Sue Niederer is just another Jewish mother in suburban New Jersey. But that’s where she parts company with all the rest. You see, her son, Seth Dvorin, 24, was killed by a roadside bomb in Iraq in February. Sue never supported the war and didn’t want Seth to go. But he felt duty bound to honor the commitments he made not only to the Army, but to his comrades.
Chris Hedges has written a compelling acount of the anger, grief and surprising political voice of Sue Niederer in Mourning the Warrior, and Questioning the War. When Ms. Niederer heard that Laura Bush was to speak nearby, she dutifully stopped by the local Republican campaign headquarters and secured a ticket. Let’s let her tell the next portion of the tale:
“I wanted to confront Mrs. Bush because she, too, is a mother,” she said at the small office here where she works as a real estate agent. “I thought she might understand the pain we mothers are undergoing. I thought she might be able to hear me.”
As Mrs. Bush was lauding her husband’s war on terror, Mrs. Niederer slipped on the shirt, which bore a photo of the lieutenant and the words “President Bush killed my son.” Standing at the back of the crowd, she interrupted Mrs. Bush, shouting that if the war was warranted, “Why don’t your children serve?”
“She did not answer,” Mrs. Niederer said. “She looked stunned.”
Suddenly, Mrs. Niederer recalled, she was surrounded by “men in dark suits with little earpieces” as well as angry Bush supporters. She was escorted from the hall, and as she tried to speak with reporters outside, she was arrested, handcuffed, taken to the Hamilton police station and charged with trespassing. She was released soon afterward, and prosecutors later dropped the charge.

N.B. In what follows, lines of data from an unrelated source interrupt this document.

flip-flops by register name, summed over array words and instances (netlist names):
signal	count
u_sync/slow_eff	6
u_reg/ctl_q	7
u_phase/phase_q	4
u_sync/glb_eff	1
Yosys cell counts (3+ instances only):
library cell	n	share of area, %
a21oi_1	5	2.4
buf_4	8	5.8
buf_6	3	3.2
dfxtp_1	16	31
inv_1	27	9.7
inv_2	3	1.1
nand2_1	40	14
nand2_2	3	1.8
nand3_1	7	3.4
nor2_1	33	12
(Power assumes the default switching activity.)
==> src/rtl/vid_reg_pkg.sv <==
package vid_reg_pkg;
  localparam int REG_CMP     = 6;
  localparam int REG_SCR     = 7;
  localparam int ST_LINE_BIT = 2;
  localparam int ST_VBL_BIT  = 5;

  typedef enum logic [1:0] {
    P_STAT = 2'd0,
    P_SEL  = 2'd1,
    P_DLO  = 2'd2,
    P_DHI  = 2'd3
  } port_e;
endpackage

==> src/rtl/vid_line_ctr.sv <==
module vid_line_ctr #(
  parameter int LINES  = 262,
  parameter int VIS    = 224,
  parameter int LINE_W = $clog2(LINES)
) (
  input  logic              clk_i,
  input  logic              rst_ni,
  input  logic              hsync_i,
  input  logic [15:0]       cmp_i,
  output logic [LINE_W-1:0] line_o,
  output logic              line_hit_o,
  output logic              vbl_hit_o
);
  localparam logic [LINE_W-1:0] LAST = LINE_W'(LINES - 1);
  localparam logic [LINE_W-1:0] VBL  = LINE_W'(VIS);

  logic [LINE_W-1:0] nxt;

  assign nxt        = (line_o == LAST) ? '0 : line_o + LINE_W'(1);
  assign line_hit_o = hsync_i && (16'(nxt) == cmp_i);
  assign vbl_hit_o  = hsync_i && (nxt == VBL);

  always_ff @(posedge clk_i or negedge rst_ni) begin
    if (!rst_ni)      line_o <= '0;
    else if (hsync_i) line_o <= nxt;
  end
endmodule

==> src/rtl/vid_reg_bank.sv <==
module vid_reg_bank
  import vid_reg_pkg::*;
#(
  parameter int IDX_W = 5
) (
  input  logic             clk_i,
  input  logic             rst_ni,
  input  logic             wr_i,
  input  logic [1:0]       addr_i,
  input  logic [7:0]       wdata_i,
  output logic [IDX_W-1:0] sel_o,
  output logic [15:0]      scr_o,
  output logic [15:0]      cmp_o,
  output logic [15:0]      sel_val_o
);
  localparam logic [IDX_W-1:0] I_CMP = IDX_W'(REG_CMP);
  localparam logic [IDX_W-1:0] I_SCR = IDX_W'(REG_SCR);

  logic [7:0] stage_q;

  always_ff @(posedge clk_i or negedge rst_ni) begin
    if (!rst_ni) begin
      sel_o   <= '0;
      stage_q <= '0;
      scr_o   <= '0;
      cmp_o   <= '0;
    end else if (wr_i) begin
      unique case (addr_i)
        P_STAT:  sel_o   <= wdata_i[IDX_W-1:0];
        P_DLO:   stage_q <= wdata_i;
        P_DHI: begin
          // commit on high byte only
          if (sel_o == I_CMP)      cmp_o <= {wdata_i, stage_q};
          else if (sel_o == I_SCR) scr_o <= {wdata_i, stage_q};
        end
        default: ;
      endcase
    end
  end

  always_comb begin
    if (sel_o == I_CMP)      sel_val_o = cmp_o;
    else if (sel_o == I_SCR) sel_val_o = scr_o;
    else                     sel_val_o = '0;
  end
endmodule

==> src/rtl/vid_irq_ctl.sv <==
module vid_irq_ctl
  import vid_reg_pkg::*;
(
  input  logic       clk_i,
  input  logic       rst_ni,
  input  logic       line_hit_i,
  input  logic       vbl_hit_i,
  input  logic       ack_i,
  output logic [7:0] status_o,
  output logic       irq_o
);
  logic line_q, vbl_q;

  // a new event in the acknowledge cycle is kept
  always_ff @(posedge clk_i or negedge rst_ni) begin
    if (!rst_ni) begin
      line_q <= 1'b0;
      vbl_q  <= 1'b0;
    end else begin
      line_q <= line_hit_i | (line_q & ~ack_i);
      vbl_q  <= vbl_hit_i  | (vbl_q  & ~ack_i);
    end
  end

  always_comb begin
    status_o              = '0;
    status_o[ST_LINE_BIT] = line_q;
    status_o[ST_VBL_BIT]  = vbl_q;
  end

  assign irq_o = line_q | vbl_q;
endmodule

==> src/rtl/vid_reg_if.sv <==
module vid_reg_if
  import vid_reg_pkg::*;
#(
  parameter int LINES  = 262,
  parameter int VIS    = 224,
  parameter int IDX_W  = 5,
  parameter int LINE_W = $clog2(LINES)
) (
  input  logic              clk_i,
  input  logic              rst_ni,
  input  logic              wr_i,
  input  logic              rd_i,
  input  logic [1:0]        addr_i,
  input  logic [7:0]        wdata_i,
  output logic [7:0]        rdata_o,
  input  logic              hsync_i,
  output logic [LINE_W-1:0] line_o,
  output logic [15:0]       scroll_o,
  output logic              irq_o
);
  logic [IDX_W-1:0] sel;
  logic [15:0]      scr, cmp, sel_val;
  logic [7:0]       status;
  logic             line_hit, vbl_hit, ack;

  assign ack = rd_i && (addr_i == P_STAT);

  vid_reg_bank #(.IDX_W(IDX_W)) u_bank (
    .clk_i, .rst_ni, .wr_i, .addr_i, .wdata_i,
    .sel_o(sel), .scr_o(scr), .cmp_o(cmp), .sel_val_o(sel_val)
  );

  vid_line_ctr #(.LINES(LINES), .VIS(VIS), .LINE_W(LINE_W)) u_ctr (
    .clk_i, .rst_ni, .hsync_i, .cmp_i(cmp),
    .line_o, .line_hit_o(line_hit), .vbl_hit_o(vbl_hit)
  );

  vid_irq_ctl u_irq (
    .clk_i, .rst_ni, .line_hit_i(line_hit), .vbl_hit_i(vbl_hit),
    .ack_i(ack), .status_o(status), .irq_o
  );

  always_ff @(posedge clk_i or negedge rst_ni) begin
    if (!rst_ni)      scroll_o <= '0;
    else if (hsync_i) scroll_o <= scr;
  end

  always_comb begin
    rdata_o = '0;
    if (rd_i) begin
      unique case (addr_i)
        P_STAT: rdata_o = status;
        P_SEL:  rdata_o = 8'(sel);
        P_DLO:  rdata_o = sel_val[7:0];
        P_DHI:  rdata_o = sel_val[15:8];
        default: rdata_o = '0;
      endcase
    end
  end
endmodule

==> config.mk <==
export PLATFORM = sky130hd
export DESIGN_NAME = vid_reg_if
export DESIGN_NICKNAME = d
export VERILOG_FILES = /design/src/rtl/vid_reg_pkg.sv /design/src/rtl/vid_line_ctr.sv /design/src/rtl/vid_reg_bank.sv /design/src/rtl/vid_irq_ctl.sv /design/src/rtl/vid_reg_if.sv
export SDC_FILE = /design/constraint.sdc
export NUM_CORES = 1
export LEC_CHECK = 0
export ABC_AREA = 1
export BUFFER_PORTS_ARGS = -buffer_cell sky130_fd_sc_hd__buf_2
export CELL_PAD_IN_SITES_DETAIL_PLACEMENT = 0
export CELL_PAD_IN_SITES_GLOBAL_PLACEMENT = 1
export CORE_ASPECT_RATIO = 1.5
export CORE_MARGIN = 4
export CORE_UTILIZATION = 32
export CTS_CLUSTER_SIZE = 25
export DETAILED_ROUTE_END_ITERATION = 10
export GPL_TIMING_DRIVEN = 0
export PLACE_DENSITY = 0.66
export SLEW_MARGIN = 20
export SYNTH_ARGS = -nofsm -noshare
export SYNTH_HDL_FRONTEND = slang
export SYNTH_HIERARCHICAL = 1
export SYNTH_SLANG_ARGS = --single-unit
==> constraint.sdc <==
create_clock -name clk_i -period 3.15 [get_ports clk_i]
set_input_delay 0.7875 -clock clk_i [delete_from_list [all_inputs] [get_ports clk_i]]
set_output_delay 0.7875 -clock clk_i [all_outputs]
set_load 0.005 [all_outputs]
File: src/rtl/wdt_feedlock.sv
module wdt_feedlock #(
  parameter int          CNT_W    = 32,
  parameter int          PRE_DIV  = 4,
  parameter logic [31:0] TC_RESET = 32'hFF,
  parameter logic [7:0]  KEY_ARM  = 8'hAA,
  parameter logic [7:0]  KEY_FIRE = 8'h55
) (
  input  logic        clk,
  input  logic        por_n,
  input  logic        rst_n,
  input  logic        wdt_tick,
  input  logic        wr_en,
  input  logic [1:0]  wr_addr,
  input  logic [31:0] wr_data,
  input  logic [1:0]  rd_addr,
  output logic [31:0] rd_data,
  output logic        rst_req
);
  localparam int PRE_W = $clog2(PRE_DIV);
  localparam logic [PRE_W-1:0] PRE_LAST = PRE_W'(PRE_DIV - 1);
  localparam logic [1:0] A_MODE = 2'd0, A_TC = 2'd1, A_FEED = 2'd2, A_CNT = 2'd3;

  logic             en_q, rsten_q, flag_q, armed_q, req_q;
  logic [PRE_W-1:0] pre_q;
  logic [CNT_W-1:0] tc_q, cnt_q;

  wire sys_rst  = !por_n || !rst_n;
  wire wr_mode  = wr_en && wr_addr == A_MODE;
  wire wr_tc    = wr_en && wr_addr == A_TC;
  wire wr_feed  = wr_en && wr_addr == A_FEED;
  wire feed_ok  = wr_feed && armed_q && wr_data[7:0] == KEY_FIRE;
  wire step     = en_q && wdt_tick;
  wire pre_wrap = step && pre_q == PRE_LAST;
  wire dec      = pre_wrap && cnt_q != '0;
  wire expire   = dec && cnt_q == CNT_W'(1) && !feed_ok;

  always_ff @(posedge clk) begin
    if (sys_rst) begin
      en_q    <= 1'b0;
      rsten_q <= 1'b0;
      armed_q <= 1'b0;
      req_q   <= 1'b0;
      pre_q   <= '0;
      tc_q    <= CNT_W'(TC_RESET);
      cnt_q   <= CNT_W'(TC_RESET);
    end else begin
      if (wr_mode && wr_data[0]) en_q <= 1'b1;
      if (wr_mode) rsten_q <= wr_data[1];
      if (wr_tc) tc_q <= wr_data[CNT_W-1:0];
      if (wr_feed) armed_q <= wr_data[7:0] == KEY_ARM;
      if (feed_ok) pre_q <= '0;
      else if (step) pre_q <= pre_wrap ? '0 : pre_q + 1'b1;
      if (feed_ok) cnt_q <= tc_q;
      else if (dec) cnt_q <= cnt_q - 1'b1;
      req_q <= expire && rsten_q;
    end
  end

  always_ff @(posedge clk) begin
    if (!por_n) flag_q <= 1'b0;
    else if (expire) flag_q <= 1'b1;
    else if (rst_n && wr_mode && !wr_data[2]) flag_q <= 1'b0;
  end

  always_comb begin
    case (rd_addr)
      A_MODE:  rd_data = {29'd0, flag_q, rsten_q, en_q};
      A_TC:    rd_data = 32'(tc_q);
      A_CNT:   rd_data = 32'(cnt_q);
      default: rd_data = '0;
    endcase
  end

  assign rst_req = req_q;
endmodule

File: config.mk
export PLATFORM = sky130hd
export DESIGN_NAME = wdt_feedlock
export DESIGN_NICKNAME = d
export VERILOG_FILES = /design/src/rtl/wdt_feedlock.sv
export SDC_FILE = /design/constraint.sdc
export NUM_CORES = 1
export LEC_CHECK = 0
export BUFFER_PORTS_ARGS = -buffer_cell sky130_fd_sc_hd__buf_2
export CORE_ASPECT_RATIO = 2
export CORE_MARGIN = 3
export CORE_UTILIZATION = 60
export CTS_CLUSTER_DIAMETER = 60
export DETAILED_ROUTE_END_ITERATION = 16
export PLACE_DENSITY = 0.85
export SLEW_MARGIN = 5
export SYNTH_ARGS = -nofsm -noshare
export SYNTH_HDL_FRONTEND = slang
export SYNTH_SLANG_ARGS = --single-unit
File: constraint.sdc
create_clock -name clk -period 4.6 [get_ports clk]
set_input_delay 0.23 -clock clk [delete_from_list [all_inputs] [get_ports clk]]
set_output_delay 0.23 -clock clk [all_outputs]
set_load 0.02 [all_outputs]
==> results of run 1 <==
-- sequential cells by signal, summed over array words and instances (netlist names) --
register and count:
rsten_q 1, armed_q 1, pre_q 2, en_q 1
flag_q 1, tc_q 32, cnt_q 32, rst_req 1
-- how the worst max path moves through the flow --
stage                   start        end  slack (ns)
floorplan           cnt_q[24]  cnt_q[29]        2.33
global placement     cnt_q[0]  cnt_q[21]        1.95
detailed placement   cnt_q[8]  cnt_q[25]        1.78
CTS                  cnt_q[8]  cnt_q[25]        1.76
global route         cnt_q[0]  cnt_q[25]        1.44
finish               cnt_q[8]  cnt_q[25]        1.67
-- through the flow --
step | hold WS [ns] | setup WS [ns] | power [mW]
after floorplan | 0.3475 | 2.327 | 0.6979
final | 0.1134 | 1.673 | 1.438
after detailed placement | 0.4561 | 1.776 | 0.7360
after global placement | 0.4457 | 1.954 | 0.7333
after CTS | 0.1112 | 1.758 | 1.439
after global routing | 0.1266 | 1.436 | 1.478
-- Yosys cell counts, drive strengths merged (4+ instances only) --
cell | n | area [µm²]
nor2 | 11 | 41.29
nand4 | 5 | 37.53
nor4 | 11 | 81.32
nand2 | 75 | 281.5
inv | 5 | 18.77
and3 | 6 | 37.54
o31ai | 5 | 51.30
nor3 | 21 | 105.1
a2111oi | 6 | 58.80
mux2i | 35 | 350.3
nor2b | 31 | 193.9
a21oi | 38 | 190.2
clkbuf | 34 | 127.6
nand3 | 18 | 90.09
dfxtp | 71 | 1421
or3 | 20 | 125.1
o21ai | 36 | 180.2
a31oi | 21 | 131.4
or4 | 12 | 97.59
o211ai | 4 | 30.03
or2 | 5 | 31.29
buf | 6 | 47.54
-- cell families (layout without fill, tap and decap cells) --
group,count (synthesis),in the layout
AND/OR/NAND/NOR,231,231
AO/OA/AOI/OAI,120,120
flip-flops,71,71
buffers and inverters,45,97
multiplexers,37,37
XOR/XNOR,4,4
adder cells (fa/ha/maj),3,3
-- final cells by class --
| type | count | area share |
|---|---|---|
| Clock buffer | 11 | 0.05375 |
| Clock inverter | 5 | 0.01197 |
| Inverter | 5 | 0.003991 |
| Multi-Input combinational cell | 395 | 0.5226 |
| Sequential cell | 71 | 0.3023 |
| Tap cell | 86 | 0.02288 |
| Timing Repair Buffer | 76 | 0.08249 |
-- report_power, final --
group	switching, mW	internal [mW]	leakage [nW]
clock network	0.266	0.448	0.152
logic	0.0597	0.0398	1.10
registers	0.00403	0.620	0.573
total	0.330	1.11	1.83
-- routing by layer --
metal / GRT usage / wire length [µm]
met1: 0.3067 / 4066
met2: 0.5427 / 6141
met3: 0.06868 / 561
met4: 0.1417 / 348
met5: 0 / 0
==> results.yml, run 1 <==
run_status:
  status: "finished clean"
worst_setup_path:
  worstReg2RegEnd: "cnt_q[25]"
  r2r_cells: 5
  r2r_slack_ns: 1.67
  critPathTopFamily: "compound AO/OA/AOI/OAI gates"
  crit_slowest_cell: "o31ai_4"
  end_kind: "register"
  worstReg2RegStart: "cnt_q[8]"
  critPathMaxStageDelay_ns: 0.92
  crit_buf_inv: 0
  worstPathArrival_ns: 3.19
  crit_chain: "nor4_1 -> nand4_2 -> o31ai_4 -> o311ai_1 -> a31oi_1"
  start_kind: "register"
  cp.depth: 5
  worstSetupPathType: "register to register"
  crit_fanout: 23
  cp.required_ns: 4.86
timing:
  timing.fmax_mhz: 341.6
  skew_ns: 0.006334
  tns_ns: 0
  hold_viol: 0
  drv_slew: 0
  maxSlewHeadroom: 0.1798
  setup_viol: 0
  period_needed_ns: 2.927
  fin_crit_sh: 0.6364
  grt_setup_unrepaired: "false"
  worstMarginPinSlew_ns: 1.230
routing:
  drc: 0
  wl_mm: 11.12
  ant_nets: 0
  dr.pass1.iters: 5
  drt_iter0_drc: 414
  drt-wirelength-per-cell_um: 17.13
  viasPerCell: 6.274
  num_vias: 4072
die:
  start_util: 0.6301
  fp.dieW_um: 64.26
  fp.dieArea_um2: 7872
  core_um2: 6464
  boundaryPins: 74
  rows: 41
  fp.dieH_um: 122.5
logic_synthesis:
  synth_ff_type: "dfxtp_1"
  synth_simple_gate_area_frac: 0.3088
  synth-seq-cells: 71
  avgSynthCellArea_um2: 7.970
  synth_edf_count: 0
  synth_top_family_by_area: "simple AND/OR/NAND/NOR gates"
  yosysWarningCount: 0
  synth_compound_area_frac: 0.1853
  synth.distinct_cells: 54
  muxShareOfSynthArea: 0.09155
  syn-instance-count: 511
  synthesis.nets: 555
  seq_area_frac_synth: 0.3490
  synth_xor_area_frac: 0.008602
  async_flop_share: 0
  syn_area_um2: 4073
  yosys.area_share.adder: 0.009217
place:
  placed_cell_area_um2: 4393
  dp_cells: 633
  place_congestion: 0.9190
  portBuffers: 73
  hpwlAfterDp_mm: 7.506
flow_run:
  drv_cap: 0
cts:
  clk_latency_ns: 0.34
  cts_root_buf: "clkbuf_16"
  cts_setup_buffers: 0
  cts_resized: 0
  postCtsHoldBufs: 0
  cts_sinks: 71
  cts_tree: "done"
  htree_levels: 3
  cts.path.max_buffers: 2
  cts_buffers: 9
  clk_pin_slew_ns: 0.06
pwr:
  leakagePower_nw: 1.826
  ir_drop_mv: 0.2930
  pwr_density_cell_nw_per_um2: 305.7
worst_hold_path:
  hold_end: "flag_q"
  worstHoldPathType: "primary input to register"
  whs_path_depth: 2
  hold_start: "por_n"
finish:
  layout_common_cells: "nand2_1, buf_2, dfxtp_1, a21oi_1, mux2i_1"
  n_fill_cell: 570
  multi_input_comb_area_um2: 2457
  syn_to_final_growth_pct: 15.45
  final_common_cell: "nand2_1"
  seq_area_um2: 1421
  drive_above_1_share: 0.1883
  design_area_um2: 4702
  instances_no_fill: 649
  antenna_cells: 0
  fin_nets: 602
  finalCoreUtilization: 0.7274
global_route:
  grt_max_degree: 46
  grt_pass1_wl_mm: 18.22
  overflow: 0
  first_global_vias: 3973
  grt.total_usage: 0.2945
  antenna_found_initial: 0
Power figures use the tool's default switching activity.
==> run 2, diff against run 1 <==
--- a/config.mk
+++ b/config.mk
@@ -5,13 +5,14 @@
 export SDC_FILE = /design/constraint.sdc
 export NUM_CORES = 1
 export LEC_CHECK = 0
+export ABC_AREA = 1
 export BUFFER_PORTS_ARGS = -buffer_cell sky130_fd_sc_hd__buf_2
 export CORE_ASPECT_RATIO = 2
 export CORE_MARGIN = 3
-export CORE_UTILIZATION = 60
+export CORE_UTILIZATION = 57
 export CTS_CLUSTER_DIAMETER = 60
 export DETAILED_ROUTE_END_ITERATION = 16
-export PLACE_DENSITY = 0.85
+export PLACE_DENSITY = 0.81
 export SLEW_MARGIN = 5
 export SYNTH_ARGS = -nofsm -noshare
 export SYNTH_HDL_FRONTEND = slang
==> constraint.sdc (replaced) <==
create_clock -name clk -period 3.05 [get_ports clk]
set_input_delay 0.1525 -clock clk [delete_from_list [all_inputs] [get_ports clk]]
set_output_delay 0.1525 -clock clk [all_outputs]
set_load 0.02 [all_outputs]
==> run 2 against run 1 <==
Effect of this change: area after synthesis is 7.9% higher; sequential power is 52% higher; routed wire length is 33% higher; sequential share of layout area is 2.5 points lower; combinational power is 39% higher; design area is 8.9% higher; synthesized cell count is 43% higher; critical path depth is 5 higher; core utilization is 3.3 points lower; largest cell class unchanged; highest routed layer unchanged.
==> results.yml, run 2 <==
logic_synthesis:
  avgSynthCellArea_um2: 6.018
  syn-instance-count: 730
  synth_ff_type: "dfxtp_1"
  synth_top_cell_area_share: 0.3236
  synth_most_common_cell: "nand2_1"
  synthesis.nets: 774
  seq_area_frac_synth: 0.3236
  syn_area_um2: 4393
  synth_top_cell_by_area: "dfxtp_1"
  synth-seq-cells: 71
  yosys-top-cells-count: "nand2_1, nor2_1, inv_1"
  synth.distinct_cells: 37
  async_flop_share: 0
  ys_top_cells_by_area: "dfxtp_1, nand2_1, nor2_1, o21ai_0, inv_1"
  yosysWarningCount: 0
  synth_edf_count: 0
routing:
  wl_mm: 14.79
  top_layer_used: "met4"
  drt-wirelength-per-cell_um: 16.58
  num_vias: 5081
  drc: 0
  dr.pass1.iters: 5
  wl_met2_mm: 7.553
  viasPerCell: 5.696
  ant_nets: 0
  drt_iter0_drc: 426
  met3_length_um: 854
  wl_met1_mm: 4.999
die:
  core_um2: 7377
  start_util: 0.5955
  boundaryPins: 74
  fp.dieW_um: 68.08
  fp.dieArea_um2: 8860
  fp.dieH_um: 130.2
  rows: 44
timing:
  period_needed_ns: 2.029
  worstMarginPinSlew_ns: 1.191
  tns_ns: 0
  skew_ns: 0.008750
  drv_slew: 0
  hold_viol: 0
  fin_crit_sh: 0.6652
  grt_setup_unrepaired: "false"
  timing.fmax_mhz: 492.9
  setup_viol: 0
  maxSlewHeadroom: 0.2042
  setup_ws_ns: 1.021
place:
  portBuffers: 73
  place_congestion: 1.025
  hpwlAfterDp_mm: 11.03
  pre_cts_slack_ns: 1.086
finish:
  fin_nets: 839
  drive_above_1_share: 0.1525
  layout_common_cells: "nand2_1, nor2_1, inv_1, buf_2, dfxtp_1"
  syn_to_final_growth_pct: 16.55
  antenna_cells: 0
  reg_top3: "cnt_q x32, tc_q x32, pre_q x2"
  final_common_cell: "nand2_1"
global_route:
  first_global_vias: 4791
  antenna_found_initial: 0
  grt_max_degree: 40
  overflow: 0
  grt_pass1_wl_mm: 23.14
  grt.total_usage: 0.3544
pwr:
  leakagePower_nw: 2.506
  pwr_density_cell_nw_per_um2: 436.3
  ir_drop_mv: 0.3760
worst_setup_path:
  worstSetupPathType: "register to register"
  end_kind: "register"
  worstPathArrival_ns: 2.27
  cp.required_ns: 3.29
  crit_slowest_cell: "nor2_1"
  start_kind: "register"
  cp_common_cell: "inv_1"
  crit_fanout: 5
  critPathMaxStageDelay_ns: 0.35
  crit_chain: "inv_1 -> ha_1 -> inv_1 -> nor2_1 -> nand3_1 -> xor2_1 -> nand2_1 -> nand3_1 -> nand2_1 -> inv_1"
cts:
  cts_sinks: 71
  clk_pin_slew_ns: 0.06
  clk_latency_ns: 0.34
  cts_tree: "done"
  htree_levels: 3
  cts_resized: 0
  postCtsHoldBufs: 0
  cts.path.max_buffers: 2
  cts_buffers: 9
  cts_setup_buffers: 0
  cts_root_buf: "clkbuf_16"
run_status:
  status: "finished clean"
flow_run:
  drv_cap: 0
worst_hold_path:
  worstHoldPathType: "primary input to register"
==> run 2: stage by stage <==
stage	power (mW)	utilization	std cells	cell area, µm²	hold slack, ns
floorplan	1.038	-	730	4393	0.2829
global placement	1.102	0.6504	876	4798	0.3746
detailed placement	1.106	0.6504	876	4798	0.3810
CTS	2.232	0.6940	892	5120	0.03427
global route	2.289	0.6940	892	5120	0.04392
finish	2.234	0.6940	892	5120	0.03524
==> run 2: logic make-up (layout without fill, tap and decap cells) <==
logic type,after synthesis,count (layout),synth area share
flops,71,71,0.3236
simple gates,434,434,0.4218
xor+xnor,2,2,0.003988
fa+ha+maj,3,3,0.008545
buf+inv,110,180,0.1028
compound gates,110,110,0.1393
==> run 2: routing by layer <==
metal,global-route usage,vias to the layer above
li1,-,2468
met5,0,-
met2,0.5984,231
met1,0.3441,2309
met4,0.3118,0
met3,0.08183,73
==> run 2: final cells by class <==
class | count | area, µm²
multi-input cells | 549 | 2525
fillers | 707 | 2257
flip-flops and latches | 71 | 1421
repair buffers | 79 | 410.4
inverters | 85 | 326.6
clock buffers | 10 | 229.0
well taps | 92 | 115.1
clock inverters | 6 | 92.59
==> run 2: critical path: cells and delay by family (launching register included) <==
kind	cells	cell delay (ns)
buffers and inverters	3	0.27
flip-flops	1	0.32
AND/OR/NAND/NOR	5	0.87
adder cells (fa/ha/maj)	1	0.26
XOR/XNOR	1	0.21
==> run 2: final timing paths <==
check               from         to  slack (ns)  cells after the start
max reg2reg     cnt_q[0]  cnt_q[18]        1.02                     10
min          wr_data[31]   tc_q[31]        0.04                      3
max             cnt_q[0]  cnt_q[18]        1.02                     10
min reg2reg      rsten_q    rst_req        0.47                      2
==> run 2: power breakdown <==
group          internal, mW  switching [mW]  total [mW]  leakage [nW]
logic                0.0459          0.0921       0.138          1.78
registers             0.938          0.0113       0.949         0.574
clock network         0.721           0.426        1.15         0.149
total                  1.70           0.530        2.23          2.51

Imagine, a woman whose son died in George Bush’s war gets ARRESTED for interrupting Laura Bush! Removing her from the hall I could understand. But arresting her?? Either the local police or Republican operatives must’ve completely lost their minds.
Niederer’s grief at losing her son has been infinitely compounded by either the Army’s callousness or a deliberate attempt to conceal information from her about the manner of Seth’s death. Chris Hedges continues the story:
After he was killed, she said, she learned that he had been ordered in October to lead a platoon to search for homemade bombs left on roadsides. Lieutenant Dvorin was wounded in an explosion in November. When he returned on home leave in January, three weeks before his death, he wept in the arms of his stepfather, telling him he was afraid and did not want to return. He said nothing to his mother until they were at the airport in Baltimore.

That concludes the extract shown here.